Eric Topol, director of the Scripps Translational Science Institute in La Jolla, California, has some thoughts. Topol, a leading expert on emerging trends in healthcare and medicine, sat down with Ellen Stofan, NASA’s chief scientist, at the International Space Station R&D Conference 2016 this week to provide some insight on what astronauts of the future might be doing to diagnose and treat their own medical problems without a physician close by, and how NASA and other space agencies are investigating and advancing these new technologies and techniques.

“It is a really exciting time for medicine,” said Topol. In his view, there is a “technology-driven revolution” currently brewing in the medical community. Wearables and smartphone-assisted tech have become important medical tools. And there are few places better for testing these tools than the International Space Station. “The research we do in the ISS is off the earth, for the earth,” said Stofan.

In her view, NASA stands to benefit from participating in a medical revolution before getting serious about off-world endeavors, which is to say trips to Mars and beyond. She also suggests that NASA has historically taken innovations and pushed them one step further, meaning that cutting edge technologies sent into space might be effectively reconfigured to be even more groundbreaking.

At the talk, Topol busted out a bunch of new technologies he wanted to demo for the audience. The first was a tool that turns an Android smartphone into an ultrasound imager that can “see any organ in the body. Any astronaut could do imagining of themselves — any part of the body.” The probe simply connects to the phone, takes an ultrasound when pressed up against the body, and in seconds you can watch the images flicker on these screen of your device.

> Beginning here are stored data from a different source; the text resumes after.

## config.mk

```make
export PLATFORM = sky130hd
export DESIGN_NAME = ofs_plat_shim_ccip_mmio_rsp_arb
export DESIGN_NICKNAME = d
export VERILOG_FILES = /design/src/rtl/ofs_plat_ccip_mmio_rsp_pkg.sv /design/src/rtl/ofs_plat_prim_rr_arb.sv /design/src/rtl/ofs_plat_shim_ccip_mmio_rsp_arb.sv
export SDC_FILE = /design/constraint.sdc
export NUM_CORES = 1
export LEC_CHECK = 0
export BUFFER_PORTS_ARGS = -buffer_cell sky130_fd_sc_hd__buf_2
export CAP_MARGIN = 0
export CORE_MARGIN = 2
export CORE_UTILIZATION = 30
export DETAILED_ROUTE_END_ITERATION = 6
export PLACE_DENSITY = 0.52
export SYNTH_ARGS = -nofsm -noshare
export SYNTH_HDL_FRONTEND = slang
export SYNTH_SLANG_ARGS = --single-unit
```

## constraint.sdc

```tcl
create_clock -name clk -period 5.9 [get_ports clk]
set_input_delay 0.59 -clock clk [delete_from_list [all_inputs] [get_ports clk]]
set_output_delay 0.59 -clock clk [all_outputs]
set_load 0.03 [all_outputs]
```

## src/rtl/ofs_plat_ccip_mmio_rsp_pkg.sv

```systemverilog
// Shared definitions for the CCI-P MMIO read-response shims.
//   t_mmio_rsp        : one MMIO read response (tid + data) at default widths
//   MMIO_RSP_MAX_SRC  : largest number of responders a shim may merge
//   rr_ptr_width()    : width of a round-robin pointer over n requesters
//                       (never less than one bit)
package ofs_plat_ccip_mmio_rsp_pkg;

  localparam int MMIO_RSP_MAX_SRC    = 16;
  localparam int MMIO_RSP_TID_WIDTH  = 9;
  localparam int MMIO_RSP_DATA_WIDTH = 64;

  typedef struct packed {
    logic [MMIO_RSP_TID_WIDTH-1:0]  tid;
    logic [MMIO_RSP_DATA_WIDTH-1:0] data;
  } t_mmio_rsp;

  function automatic int rr_ptr_width(input int n);
    return (n > 1) ? $clog2(n) : 1;
  endfunction

endpackage

```

## src/rtl/ofs_plat_prim_rr_arb.sv

```systemverilog
// Round-robin arbiter with an internal last-grant pointer.
//   clk, reset : clock and synchronous active-high reset
//   req        : request vector, one bit per requester
//   en         : when low no grant is issued and the pointer holds
//   grant      : one-hot grant (all zero when nothing is requested)
//   grant_idx  : binary index of the granted requester
// The search starts one past the last winner and wraps at NUM_REQ-1 -> 0,
// so non-power-of-two sizes never visit a nonexistent requester.
module ofs_plat_prim_rr_arb
  import ofs_plat_ccip_mmio_rsp_pkg::*;
#(
  parameter int NUM_REQ = 4
) (
  input  logic                              clk,
  input  logic                              reset,
  input  logic [NUM_REQ-1:0]                req,
  input  logic                              en,
  output logic [NUM_REQ-1:0]                grant,
  output logic [rr_ptr_width(NUM_REQ)-1:0]  grant_idx
);

  localparam int PTR_W = rr_ptr_width(NUM_REQ);

  logic [PTR_W-1:0] last_q, last_d;
  logic [PTR_W:0]   sum;
  logic [PTR_W-1:0] cand;
  logic             found;

  always_comb begin
    grant     = '0;
    grant_idx = '0;
    found     = 1'b0;
    sum       = '0;
    cand      = '0;
    // Visit last+1 .. last+NUM_REQ (mod NUM_REQ); first requester wins.
    for (int off = 1; off <= NUM_REQ; off++) begin
      sum = {1'b0, last_q} + (PTR_W+1)'(off);
      if (sum >= (PTR_W+1)'(NUM_REQ)) begin
        sum = sum - (PTR_W+1)'(NUM_REQ);
      end
      cand = sum[PTR_W-1:0];
      if (!found && en && req[cand]) begin
        found       = 1'b1;
        grant[cand] = 1'b1;
        grant_idx   = cand;
      end
    end
    last_d = found ? grant_idx : last_q;
  end

  always_ff @(posedge clk) begin
    if (reset) begin
      // Pointing at the top requester gives requester 0 first priority.
      last_q <= PTR_W'(NUM_REQ - 1);
    end else begin
      last_q <= last_d;
    end
  end

endmodule

```

## src/rtl/ofs_plat_shim_ccip_mmio_rsp_arb.sv

```systemverilog
// Merges NUM_SRC MMIO read-response streams onto the single CCI-P c2 channel.
//   clk, reset     : clock and synchronous active-high reset
//   src_valid/ready: per-source handshake; a response moves when both are
//                    high at a clock edge. src_ready[i] = !hold_valid[i] ||
//                    grant[i], never looks at src_valid, and is low in reset.
//   src_tid/data   : per-source payload, source i at [i*W +: W]
//   c2_mmioRdValid : registered response valid toward the FIU (no backpressure)
//   c2_tid/c2_data : registered response payload, held while valid is low
//   busy           : any holding register occupied or c2 valid high
// Each source owns a one-entry holding register; a round-robin arbiter moves
// one held entry per cycle into the c2 output register. A source granted in
// the same cycle it presents a new response reloads its holding register, so
// a lone streaming source sustains one response per cycle.
module ofs_plat_shim_ccip_mmio_rsp_arb
  import ofs_plat_ccip_mmio_rsp_pkg::*;
#(
  parameter int NUM_SRC    = 4,
  parameter int TID_WIDTH  = 9,
  parameter int DATA_WIDTH = 64
) (
  input  logic                            clk,
  input  logic                            reset,
  input  logic [NUM_SRC-1:0]              src_valid,
  input  logic [NUM_SRC*TID_WIDTH-1:0]    src_tid,
  input  logic [NUM_SRC*DATA_WIDTH-1:0]   src_data,
  output logic [NUM_SRC-1:0]              src_ready,
  output logic                            c2_mmioRdValid,
  output logic [TID_WIDTH-1:0]            c2_tid,
  output logic [DATA_WIDTH-1:0]           c2_data,
  output logic                            busy
);

  localparam int PTR_W = rr_ptr_width(NUM_SRC);

  logic [NUM_SRC-1:0]    hold_valid_q, hold_valid_d;
  logic [TID_WIDTH-1:0]  hold_tid_q  [NUM_SRC];
  logic [TID_WIDTH-1:0]  hold_tid_d  [NUM_SRC];
  logic [DATA_WIDTH-1:0] hold_data_q [NUM_SRC];
  logic [DATA_WIDTH-1:0] hold_data_d [NUM_SRC];

  logic                  c2_valid_q, c2_valid_d;
  logic [TID_WIDTH-1:0]  c2_tid_q, c2_tid_d;
  logic [DATA_WIDTH-1:0] c2_data_q, c2_data_d;

  logic [NUM_SRC-1:0]    grant;
  logic [PTR_W-1:0]      grant_idx;
  logic [NUM_SRC-1:0]    xfer;
  logic                  arb_en;

  // Arbitration is suppressed in reset so nothing is committed to c2 from
  // state that is about to be discarded.
  assign arb_en = !reset;

  ofs_plat_prim_rr_arb #(
    .NUM_REQ (NUM_SRC)
  ) u_arb (
    .clk       (clk),
    .reset     (reset),
    .req       (hold_valid_q),
    .en        (arb_en),
    .grant     (grant),
    .grant_idx (grant_idx)
  );

  always_comb begin
    src_ready = reset ? '0 : (~hold_valid_q | grant);
    xfer      = src_valid & src_ready;
  end

  always_comb begin
    hold_valid_d = hold_valid_q;
    hold_tid_d   = hold_tid_q;
    hold_data_d  = hold_data_q;
    for (int i = 0; i < NUM_SRC; i++) begin
      if (xfer[i]) begin
        // Covers both an empty slot and a reload alongside its own grant.
        hold_valid_d[i] = 1'b1;
        hold_tid_d[i]   = src_tid[i*TID_WIDTH +: TID_WIDTH];
        hold_data_d[i]  = src_data[i*DATA_WIDTH +: DATA_WIDTH];
      end else if (grant[i]) begin
        hold_valid_d[i] = 1'b0;
      end
    end

    c2_valid_d = |grant;
    c2_tid_d   = c2_tid_q;
    c2_data_d  = c2_data_q;
    if (|grant) begin
      c2_tid_d  = hold_tid_q[grant_idx];
      c2_data_d = hold_data_q[grant_idx];
    end
  end

  always_ff @(posedge clk) begin
    if (reset) begin
      hold_valid_q <= '0;
      for (int i = 0; i < NUM_SRC; i++) begin
        hold_tid_q[i]  <= '0;
        hold_data_q[i] <= '0;
      end
      c2_valid_q <= 1'b0;
      c2_tid_q   <= '0;
      c2_data_q  <= '0;
    end else begin
      hold_valid_q <= hold_valid_d;
      hold_tid_q   <= hold_tid_d;
      hold_data_q  <= hold_data_d;
      c2_valid_q   <= c2_valid_d;
      c2_tid_q     <= c2_tid_d;
      c2_data_q    <= c2_data_d;
    end
  end

  assign c2_mmioRdValid = c2_valid_q;
  assign c2_tid         = c2_tid_q;
  assign c2_data        = c2_data_q;
  assign busy           = (|hold_valid_q) | c2_valid_q;

endmodule

```

==> results of run 1 <==
## cell type report
type / instances / share of cell area [%]
flip-flops and latches: 372 / 36.1
clock inverters: 9 / 0.626
diodes: 6 / 0.0729
inverters: 13 / 0.237
clock buffers: 68 / 6.27
multi-input cells: 883 / 42.2
repair buffers: 391 / 9.91
well taps: 748 / 4.54
## where the power goes
group          internal [mW]  switching, mW  leakage (nW)
combinational           1.65           1.94          5.07
clock                   1.60           1.10         0.696
sequential              3.01          0.238          3.06
total                   6.25           3.28          8.83
## synthesized netlist by cell type (2+ instances only)
cell type,n
a21oi_1,7
a211oi_1,4
o2111ai_1,2
mux2_2,367
o31ai_1,4
buf_2,40
buf_8,4
nor2b_1,365
or4_1,2
nor2_1,16
nand3b_1,4
buf_1,2
nand3_1,4
ha_1,8
nor3b_1,5
inv_1,13
mux4_2,73
nor3_1,2
dfxtp_1,372
buf_6,5
clkbuf_1,41
buf_4,10
mux4_1,3
nand2_1,6
mux2i_1,3
## registers in the layout (all words and copies together) (netlist names)
register,count
c2_data,64
c2_mmioRdValid,1
hold_data_q,256
hold_valid_q,4
c2_tid,9
u_arb.last_q,2
hold_tid_q,36
## cells by family (layout without fill, tap and decap cells)
logic type | count (synthesis) | count (layout)
buffers and inverters | 115 | 481
AOI/OAI and AO/OA | 22 | 22
adders and majority gates | 8 | 8
other | 0 | 6
muxes | 446 | 446
and+or+nand+nor | 407 | 407
DFF | 372 | 372
## final timing paths
path,startpoint,endpoint,slack (ps),depth (start not counted)
worst max-delay path,u_arb.last_q[0]$_SDFFE_PP1P_,src_ready[0],1580,7
worst min-delay path,src_tid[13],hold_tid_q[22]$_SDFFE_PP0P_,230,2
worst max register to register,u_arb.last_q[0]$_SDFFE_PP1P_,c2_data[62]$_SDFFE_PP0P_,1680,8
worst min register to register,hold_data_q[245]$_SDFFE_PP0P_,hold_data_q[245]$_SDFFE_PP0P_,590,2
## worst max-delay path: cells and delay by family (launching register included)
family	cells	cell delay, ps
AO/OA/AOI/OAI	1	500
adder cells (fa/ha/maj)	1	440
buffers and inverters	2	500
flip-flops	1	610
multiplexers	2	1050
AND/OR/NAND/NOR	1	80
## metal layers
layer	global-route usage [%]	up-vias	share of wire [%]
li1	-	5434	-
met1	18.4	5518	41
met2	27.6	273	49
met4	4.63	22	2.1
met5	0	-	0.33
met3	5.15	90	7.1
==> impl_metrics.env, run 1 <==
export IMPL_grt_usage_pct=15.8
export IMPL_dpl_cell_count=2407
export IMPL_final_area_um2=20600
export IMPL_relSlewSlack_pct=33.5
export IMPL_post_route_period_util_pct=73.3
export IMPL_fin_setup_tns_ps=0
export IMPL_core_area_um2=55100
export IMPL_detail_route_wl_per_cell_um=18.7
export IMPL_io_buffers=376
export IMPL_yosys_area_share_simple_pct=15.0
export IMPL_synth_compound_area_share_pct=0.997
export IMPL_slowest_delay_ps=660
export IMPL_antenna_found_initial=15
export IMPL_first_pass_iters=4
export IMPL_fmax_mhz=231
export IMPL_crit_fanout=13
export IMPL_clockBufferDepth=3
export IMPL_clkTransAtPathRegs_ps=60
export IMPL_htree_levels=2
export IMPL_cp_arrival_ps=3730
export IMPL_layout_setup_ws_ps=1580
export IMPL_grt_ovfl_total=0
export IMPL_die_area_um2=57600
export IMPL_syn_nets=1676
export IMPL_finalSetupViolations=0
export IMPL_ys_seq_area_share_pct=44.6
export IMPL_async_flop_share_pct=0
export IMPL_slew_violations=0
export IMPL_finish_utilization_pct=37.4
export IMPL_via_per_inst=4.55
export IMPL_synth_top_area_share_pct=44.6
export IMPL_drt_wl_total_um=46500
export IMPL_cts_resized=0
export IMPL_hold_ws_ps=232
export IMPL_netlist_area_um2=16700
export IMPL_antenna_left=0
export IMPL_drc_errors=0
export IMPL_syn2layout_area_growth_pct=23.4
export IMPL_synth_fa_ha_area_share_pct=0.599
export IMPL_total_power_mw=9.53
export IMPL_syn_avg_cell_area_um2=12.2
export IMPL_critical_path_class="reg2out"
export IMPL_first_iter_violations=367
export IMPL_cts_tree="done"
export IMPL_synth_xor_area_share_pct=0
export IMPL_ys_ff_latch=372
export IMPL_synthTopCellsByArea="dfxtp_1 45%, mux2_2 25%, nor2b_1 14%, mux4_2 9.8%, buf_2 1.2%"
export IMPL_min_period_ps=4320
export IMPL_power_density_nw_per_um2=463
export IMPL_grt_pass1_vias=11900
export IMPL_hold_viol=0
export IMPL_final_cell_mix="375 x buf_2, 372 x dfxtp_1, 367 x mux2_2, 365 x nor2b_1, 73 x mux4_2"
export IMPL_synth_top_family_by_area="multiplexers"
export IMPL_synth_edff_count=0
export IMPL_maxCapViolCount=0
export IMPL_cts_hold_buf=0
export IMPL_die_h_um=240
export IMPL_fillers=5531
export IMPL_status="complete, no violations"
export IMPL_synth_area_leader_cell="dfxtp_1"
export IMPL_cts_setup_buffers=0
export IMPL_synth_distinct_cells=33
export IMPL_num_rows=86
export IMPL_crit_chain="inv_1, ha_1, mux4_2, mux2_2, a211oi_1, nor2_1, buf_2"
export IMPL_p_leak_nw=8.83
export IMPL_nets=2011
export IMPL_die_w_um=240
export IMPL_cts_made_buffers=44
export IMPL_synth_cells=1370
export IMPL_yosys_warnings=0
export IMPL_final_common_cell="buf_2"
export IMPL_vdd_drop_max_mv=0.555
export IMPL_root_buffer="clkbuf_16"
export IMPL_initial_utilization_pct=30.3
export IMPL_clock_sinks=372
export IMPL_io_pins=377
export IMPL_required_ps=5310
export IMPL_grt_max_degree=121
export IMPL_hpwlAfterDp_um=29900
export IMPL_drive_above_1_share_pct=52.0
export IMPL_clock_skew_ps=21.3
export IMPL_hp_class="in2reg"
export IMPL_synthMuxAreaShare_pct=35.2
export IMPL_synth_main_ff_cell="dfxtp_1"
export IMPL_cp_start_kind="flip-flop"
export IMPL_multi_input_area_um2=8690
export IMPL_regArea_um2=7450
export IMPL_slowest_stage="mux4_2"
export IMPL_tightestPinTransition_ps=997
export IMPL_grt_pass1_wl_um=69500
export IMPL_insertion_delay_ps=580
export IMPL_routabilityCongestion=0.779
export IMPL_placed_area_um2=19200
export IMPL_cp_end_kind="output port"
export IMPL_rsz0062_at_grt="no"
export IMPL_vias=11300
export IMPL_post_place_ws_ps=1650
export IMPL_stdcell_count=2490
Note: power is estimated with default switching activity, not from simulation.
==> run 2, diff against run 1 <==
Clock period 5.9 ns to 4.3 ns, I/O delays scaled along.
==> impl_metrics.env, run 2 (synthesis gave the netlist of run 1 again) <==
export IMPL_via_per_inst=4.53
export IMPL_drive_above_1_share_pct=52.1
export IMPL_rsz0062_at_grt="no"
export IMPL_core_area_um2=55100
export IMPL_clock_sinks=372
export IMPL_first_pass_iters=4
export IMPL_final_common_cell="buf_2"
export IMPL_clkTransAtPathRegs_ps=60
export IMPL_vdd_drop_max_mv=0.576
export IMPL_relSlewSlack_pct=30.7
export IMPL_grt_pass1_wl_um=69700
export IMPL_p_leak_nw=8.94
export IMPL_grt_max_degree=178
export IMPL_critical_path_class="reg2out"
export IMPL_antenna_left=0
export IMPL_hpwlAfterDp_um=30900
export IMPL_cts_tree="done"
export IMPL_finalSetupViolations=0
export IMPL_root_buffer="clkbuf_16"
export IMPL_hold_viol=0
export IMPL_routabilityCongestion=0.750
export IMPL_power_density_nw_per_um2=646
export IMPL_grt_usage_pct=15.8
export IMPL_final_area_um2=20900
export IMPL_clock_skew_ps=26.6
export IMPL_placed_area_um2=19300
export IMPL_top_layer_used="met5"
export IMPL_htree_levels=2
export IMPL_post_place_ws_ps=489
export IMPL_top_register="hold_data_q"
export IMPL_maxCapViolCount=0
export IMPL_met2WireLength_um=22800
export IMPL_final_cell_mix="375 x buf_2, 372 x dfxtp_1, 367 x mux2_2, 365 x nor2b_1, 73 x mux4_2"
export IMPL_nets=2018
export IMPL_slew_violations=0
export IMPL_cp_end_kind="output port"
export IMPL_multi_input_area_um2=8690
export IMPL_grt_ovfl_total=0
export IMPL_cts_made_buffers=45
export IMPL_clockBufferDepth=3
export IMPL_dpl_cell_count=2413
export IMPL_syn2layout_area_growth_pct=24.9
export IMPL_io_pins=377
export IMPL_insertion_delay_ps=570
export IMPL_initial_utilization_pct=30.3
export IMPL_stdcell_count=2504
export IMPL_fmax_mhz=251
export IMPL_post_route_period_util_pct=92.6
export IMPL_io_buffers=376
export IMPL_die_h_um=240
export IMPL_drc_errors=0
export IMPL_cp_arrival_ps=3550
export IMPL_die_area_um2=57600
export IMPL_required_ps=3870
export IMPL_first_iter_violations=317
export IMPL_crit_fanout=13
export IMPL_cts_resized=0
export IMPL_fillers=5516
export IMPL_fin_setup_tns_ps=0
export IMPL_antenna_found_initial=22
export IMPL_grt_pass1_vias=11900
export IMPL_largest_reg_flops=256
export IMPL_layout_setup_ws_ps=319
export IMPL_status="complete, no violations"
export IMPL_detail_route_wl_per_cell_um=18.5
export IMPL_whs_path_depth=2
export IMPL_cts_setup_buffers=0
export IMPL_reg2regPathDepth=9
export IMPL_cp_start_kind="flip-flop"
export IMPL_hp_class="in2reg"
export IMPL_route_met3_wl_um=3150
export IMPL_num_rows=86
export IMPL_vias=11300
export IMPL_hold_ws_ps=83.2
export IMPL_tightestPinTransition_ps=1040
export IMPL_min_period_ps=3980
export IMPL_regArea_um2=7450
export IMPL_cts_hold_buf=0
export IMPL_die_w_um=240
export IMPL_wl_met1_um=19100
export IMPL_drt_wl_total_um=46300
==> run 2: changes by cell type in the layout (fill, tap and decap cells not counted), sizes merged <==
cell,delta
clkbuf,-1
bufinv,+4
inv,-3
diode,+5
clkinv,+3
buf,+6
==> run 2: worst paths after layout <==
path,start,to,slack (ps)
hold reg to reg,c2_data[3]$_SDFFE_PP0P_,c2_data[3]$_SDFFE_PP0P_,600
hold / removal,src_tid[8],hold_tid_q[35]$_SDFFE_PP0P_,80
setup / recovery,u_arb.last_q[1]$_SDFFE_PP1P_,src_ready[0],320
setup reg to reg,u_arb.last_q[1]$_SDFFE_PP1P_,c2_data[43]$_SDFFE_PP0P_,490
==> run 2: where the power goes <==
part           switching, mW  internal (mW)
combinational           2.69           2.42
clock                   1.49           2.41
sequential             0.333           4.13
==> run 2: worst max-delay path: stages, from the launching register on <==
cell and delay [ps]:
dfxtp_1 550, inv_1 190, ha_1 420, mux4_2 670
mux2_2 380, a211oi_1 460, nor2_1 110, buf_2 220
==> run 2: cell type report <==
type,count,area share (%)
sequential,372,35.7
timing repair buffer,397,10.5
multi-input combinational,883,41.7
tap,748,4.49
inverter,13,0.234
antenna,11,0.132
clock buffer,67,6.14
clock inverter,13,1.09
==> run 2: metrics by stage <==
stage	total power [mW]	utilization, %
after floorplan	8.30	-
after global placement	9.68	35.1
after detailed placement	9.73	35.1
after CTS	13.7	37.8
after global routing	14.2	37.8
final	13.5	37.9
==> run 2: per-layer routing <==
layer	vias to the layer above	track usage, %
li1	5471	-
met1	5491	18.6
met2	271	27.3
met3	90	4.88
met4	24	5.31
met5	-	0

The smartphone ultrasound device

Screenshot from livestream

In over 30 years as a physician, Topol said he has “never seen anything like this.”

Other devices Topol showed off included a tool that could take cardiograms using a smartphone, and a watch that could measure blood pressure at all moments of the day. “You can do an almost entire self-exam,” he said. “They’re going to have a big impact on how we keep humans healthy.”

Ideally, your smartphone or other system would be able to collect this information and assess your health automatically. In the instance that an algorithm on your phone can’t automatically parse through the data to figure out what’s wrong with you, there’s another breakthrough we can use to treat astronauts millions of miles away: telemedicine. As long as we have easy-to-use tools onboard that can send this data back to Earth, doctors at home could take a look and figure out exactly what the status of the men and women hurting through space is.

Genomics is the other area of medicine that will prove essential for astronauts spending months or years away from Earth. Topol suggested that we may be able to scan the genes of potential astronauts to see “who are more sensitive to [cosmic] radiation…who are more prone to osteoporosis [caused by microgravity environments]. We’ve got to have new ways to find other people who are particularly well suited to this challenge [of space travel].”

Further down the road, technology might become far enough along that we could use implants at a micro or nano scale in order to detect cancer in the blood plasma before conventional diagnostic tools could, or anticipate heart attacks, asthma attacks, or seizures before they occur.

Most important, however, is this: These tools have the real potential to change medicine on this planet. “We have a better chance to make movement through the ISS efforts than we have on the ground here,” said Topol. Up in space, medical trials don’t run up against institutional or regulatory resistance. According to Topol, that spirit of heavily supervised experimentation will allow new technologies to be tested and adopted in orbit, then sent back to Earth to be of use to the terrestrial masses.